_Work required_
Across the listing that follows, establish how many lines contain the string "synced" and provide that number by itself.

_Data to use_
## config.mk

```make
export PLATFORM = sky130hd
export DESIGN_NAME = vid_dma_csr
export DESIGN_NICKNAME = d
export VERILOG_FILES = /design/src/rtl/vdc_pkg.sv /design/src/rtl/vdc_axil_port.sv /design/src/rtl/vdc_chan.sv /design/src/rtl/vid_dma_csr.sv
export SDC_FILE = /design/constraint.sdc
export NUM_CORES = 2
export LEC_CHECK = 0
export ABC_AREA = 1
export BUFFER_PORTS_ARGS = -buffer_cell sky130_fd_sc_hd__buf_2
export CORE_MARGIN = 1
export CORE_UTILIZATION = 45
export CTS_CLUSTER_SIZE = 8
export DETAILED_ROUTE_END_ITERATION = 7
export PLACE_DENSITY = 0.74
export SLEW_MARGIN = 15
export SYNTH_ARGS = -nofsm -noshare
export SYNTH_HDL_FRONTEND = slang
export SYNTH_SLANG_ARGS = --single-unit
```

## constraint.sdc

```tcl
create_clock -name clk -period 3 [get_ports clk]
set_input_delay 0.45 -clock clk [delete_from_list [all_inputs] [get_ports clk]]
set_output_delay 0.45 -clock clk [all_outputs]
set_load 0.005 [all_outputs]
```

--

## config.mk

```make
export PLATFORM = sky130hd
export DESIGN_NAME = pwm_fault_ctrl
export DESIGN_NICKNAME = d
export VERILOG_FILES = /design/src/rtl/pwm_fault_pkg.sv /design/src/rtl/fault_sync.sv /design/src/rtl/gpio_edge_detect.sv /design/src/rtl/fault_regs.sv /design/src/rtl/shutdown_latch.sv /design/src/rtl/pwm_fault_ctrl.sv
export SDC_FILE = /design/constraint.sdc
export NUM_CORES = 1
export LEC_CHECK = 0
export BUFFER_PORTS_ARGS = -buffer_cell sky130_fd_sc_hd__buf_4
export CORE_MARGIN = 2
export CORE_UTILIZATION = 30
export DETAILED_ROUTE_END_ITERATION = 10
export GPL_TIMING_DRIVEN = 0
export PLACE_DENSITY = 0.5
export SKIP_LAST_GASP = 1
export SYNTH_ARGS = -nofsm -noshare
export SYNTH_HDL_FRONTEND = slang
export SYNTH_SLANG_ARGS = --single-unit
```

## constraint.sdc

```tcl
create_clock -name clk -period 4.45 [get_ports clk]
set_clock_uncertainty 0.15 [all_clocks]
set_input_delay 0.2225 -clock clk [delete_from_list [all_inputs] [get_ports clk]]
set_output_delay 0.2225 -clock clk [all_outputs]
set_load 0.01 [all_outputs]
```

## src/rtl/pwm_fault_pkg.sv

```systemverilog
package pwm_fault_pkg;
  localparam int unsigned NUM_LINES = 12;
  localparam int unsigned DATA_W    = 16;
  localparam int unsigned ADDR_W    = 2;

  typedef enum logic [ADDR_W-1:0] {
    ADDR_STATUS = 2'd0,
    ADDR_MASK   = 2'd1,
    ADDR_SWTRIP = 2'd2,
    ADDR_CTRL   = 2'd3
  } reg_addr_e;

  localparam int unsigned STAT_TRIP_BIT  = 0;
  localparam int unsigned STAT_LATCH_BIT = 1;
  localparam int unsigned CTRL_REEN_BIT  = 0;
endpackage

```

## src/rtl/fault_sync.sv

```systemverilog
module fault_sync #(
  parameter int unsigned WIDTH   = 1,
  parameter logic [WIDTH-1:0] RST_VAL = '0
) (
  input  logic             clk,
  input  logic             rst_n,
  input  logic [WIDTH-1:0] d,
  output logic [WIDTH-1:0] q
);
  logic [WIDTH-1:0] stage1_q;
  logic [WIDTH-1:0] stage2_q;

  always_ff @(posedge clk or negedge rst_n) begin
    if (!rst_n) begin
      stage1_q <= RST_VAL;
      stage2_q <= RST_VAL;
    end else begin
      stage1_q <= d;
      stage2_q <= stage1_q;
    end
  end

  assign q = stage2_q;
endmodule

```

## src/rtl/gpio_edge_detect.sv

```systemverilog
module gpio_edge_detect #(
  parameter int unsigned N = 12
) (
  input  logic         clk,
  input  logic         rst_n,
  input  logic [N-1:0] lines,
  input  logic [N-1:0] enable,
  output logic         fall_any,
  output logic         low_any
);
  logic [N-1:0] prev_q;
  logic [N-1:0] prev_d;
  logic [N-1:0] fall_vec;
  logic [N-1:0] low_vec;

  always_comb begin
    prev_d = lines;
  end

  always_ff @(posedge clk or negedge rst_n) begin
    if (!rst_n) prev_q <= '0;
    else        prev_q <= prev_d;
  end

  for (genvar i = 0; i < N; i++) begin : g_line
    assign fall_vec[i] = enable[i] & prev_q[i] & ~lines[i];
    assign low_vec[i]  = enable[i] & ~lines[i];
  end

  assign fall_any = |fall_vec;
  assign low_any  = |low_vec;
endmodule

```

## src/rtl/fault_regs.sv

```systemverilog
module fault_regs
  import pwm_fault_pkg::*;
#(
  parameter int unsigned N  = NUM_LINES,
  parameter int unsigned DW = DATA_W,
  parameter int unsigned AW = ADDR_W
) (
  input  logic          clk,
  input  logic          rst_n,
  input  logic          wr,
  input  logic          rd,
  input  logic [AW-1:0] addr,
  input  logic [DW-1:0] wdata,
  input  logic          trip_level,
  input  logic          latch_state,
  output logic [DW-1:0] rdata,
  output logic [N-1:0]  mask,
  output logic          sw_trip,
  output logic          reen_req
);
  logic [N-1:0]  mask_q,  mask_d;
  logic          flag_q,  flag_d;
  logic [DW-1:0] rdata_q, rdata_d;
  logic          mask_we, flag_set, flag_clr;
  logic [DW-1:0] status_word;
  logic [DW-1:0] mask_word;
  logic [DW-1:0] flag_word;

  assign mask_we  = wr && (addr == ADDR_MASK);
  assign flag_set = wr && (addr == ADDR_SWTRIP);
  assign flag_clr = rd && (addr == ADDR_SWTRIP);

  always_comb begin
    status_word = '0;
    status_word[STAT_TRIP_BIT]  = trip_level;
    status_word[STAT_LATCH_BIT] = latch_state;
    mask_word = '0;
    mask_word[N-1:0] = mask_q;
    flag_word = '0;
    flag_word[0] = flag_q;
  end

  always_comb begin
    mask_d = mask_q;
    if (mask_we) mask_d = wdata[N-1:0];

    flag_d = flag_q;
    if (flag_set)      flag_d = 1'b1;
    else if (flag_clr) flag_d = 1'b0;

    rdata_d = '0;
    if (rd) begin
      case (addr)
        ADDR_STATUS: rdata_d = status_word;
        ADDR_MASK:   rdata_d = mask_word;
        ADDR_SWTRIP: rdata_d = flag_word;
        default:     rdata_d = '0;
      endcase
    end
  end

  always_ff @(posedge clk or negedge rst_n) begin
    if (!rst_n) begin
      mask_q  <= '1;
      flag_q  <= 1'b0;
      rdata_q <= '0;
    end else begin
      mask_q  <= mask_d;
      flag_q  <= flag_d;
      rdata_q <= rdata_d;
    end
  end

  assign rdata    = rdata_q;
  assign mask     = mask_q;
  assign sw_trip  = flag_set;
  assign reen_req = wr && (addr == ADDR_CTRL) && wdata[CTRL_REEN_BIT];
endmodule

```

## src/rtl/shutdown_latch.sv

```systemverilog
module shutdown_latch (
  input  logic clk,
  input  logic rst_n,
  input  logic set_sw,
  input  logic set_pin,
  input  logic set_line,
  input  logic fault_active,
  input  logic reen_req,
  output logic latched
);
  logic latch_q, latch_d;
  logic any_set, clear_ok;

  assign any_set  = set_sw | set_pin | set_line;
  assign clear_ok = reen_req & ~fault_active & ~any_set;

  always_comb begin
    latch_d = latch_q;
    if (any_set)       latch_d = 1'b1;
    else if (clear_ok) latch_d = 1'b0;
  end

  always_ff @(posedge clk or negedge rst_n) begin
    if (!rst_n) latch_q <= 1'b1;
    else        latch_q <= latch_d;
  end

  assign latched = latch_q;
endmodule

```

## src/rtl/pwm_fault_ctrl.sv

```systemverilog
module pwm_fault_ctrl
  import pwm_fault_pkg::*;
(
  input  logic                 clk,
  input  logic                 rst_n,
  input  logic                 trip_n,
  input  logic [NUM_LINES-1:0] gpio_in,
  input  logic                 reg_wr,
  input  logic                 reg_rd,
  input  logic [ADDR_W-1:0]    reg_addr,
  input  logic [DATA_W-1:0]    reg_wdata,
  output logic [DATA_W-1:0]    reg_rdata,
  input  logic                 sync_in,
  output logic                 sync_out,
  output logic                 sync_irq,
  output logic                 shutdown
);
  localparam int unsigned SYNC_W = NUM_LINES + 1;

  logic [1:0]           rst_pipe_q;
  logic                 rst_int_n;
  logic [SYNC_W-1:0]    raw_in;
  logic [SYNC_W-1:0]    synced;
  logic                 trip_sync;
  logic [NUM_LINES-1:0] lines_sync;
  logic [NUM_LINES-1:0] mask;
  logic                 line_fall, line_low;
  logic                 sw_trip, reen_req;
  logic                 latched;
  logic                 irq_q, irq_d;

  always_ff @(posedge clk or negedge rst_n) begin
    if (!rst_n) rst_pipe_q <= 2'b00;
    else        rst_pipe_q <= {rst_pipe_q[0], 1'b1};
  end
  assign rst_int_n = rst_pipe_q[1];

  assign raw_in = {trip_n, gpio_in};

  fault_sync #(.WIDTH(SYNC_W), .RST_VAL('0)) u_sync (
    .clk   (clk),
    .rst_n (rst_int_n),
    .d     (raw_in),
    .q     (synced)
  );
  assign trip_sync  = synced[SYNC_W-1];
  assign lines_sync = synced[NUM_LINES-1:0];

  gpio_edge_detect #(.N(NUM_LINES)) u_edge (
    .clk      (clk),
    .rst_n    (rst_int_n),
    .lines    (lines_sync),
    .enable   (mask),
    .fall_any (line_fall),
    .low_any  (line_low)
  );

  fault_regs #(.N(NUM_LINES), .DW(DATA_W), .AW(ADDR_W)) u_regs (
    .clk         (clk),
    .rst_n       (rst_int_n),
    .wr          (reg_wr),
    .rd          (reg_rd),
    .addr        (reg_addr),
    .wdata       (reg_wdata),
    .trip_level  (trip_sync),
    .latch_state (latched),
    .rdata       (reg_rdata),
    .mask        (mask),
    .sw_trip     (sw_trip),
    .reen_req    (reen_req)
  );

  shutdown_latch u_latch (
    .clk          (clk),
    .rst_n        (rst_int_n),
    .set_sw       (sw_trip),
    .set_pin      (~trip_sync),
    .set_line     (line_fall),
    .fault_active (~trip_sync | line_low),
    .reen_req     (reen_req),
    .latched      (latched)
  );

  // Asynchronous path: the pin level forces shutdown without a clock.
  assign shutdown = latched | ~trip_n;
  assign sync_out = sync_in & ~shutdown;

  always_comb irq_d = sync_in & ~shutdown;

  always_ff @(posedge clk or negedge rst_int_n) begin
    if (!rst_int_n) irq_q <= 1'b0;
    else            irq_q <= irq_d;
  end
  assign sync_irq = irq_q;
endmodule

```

_Output for this exercise_
4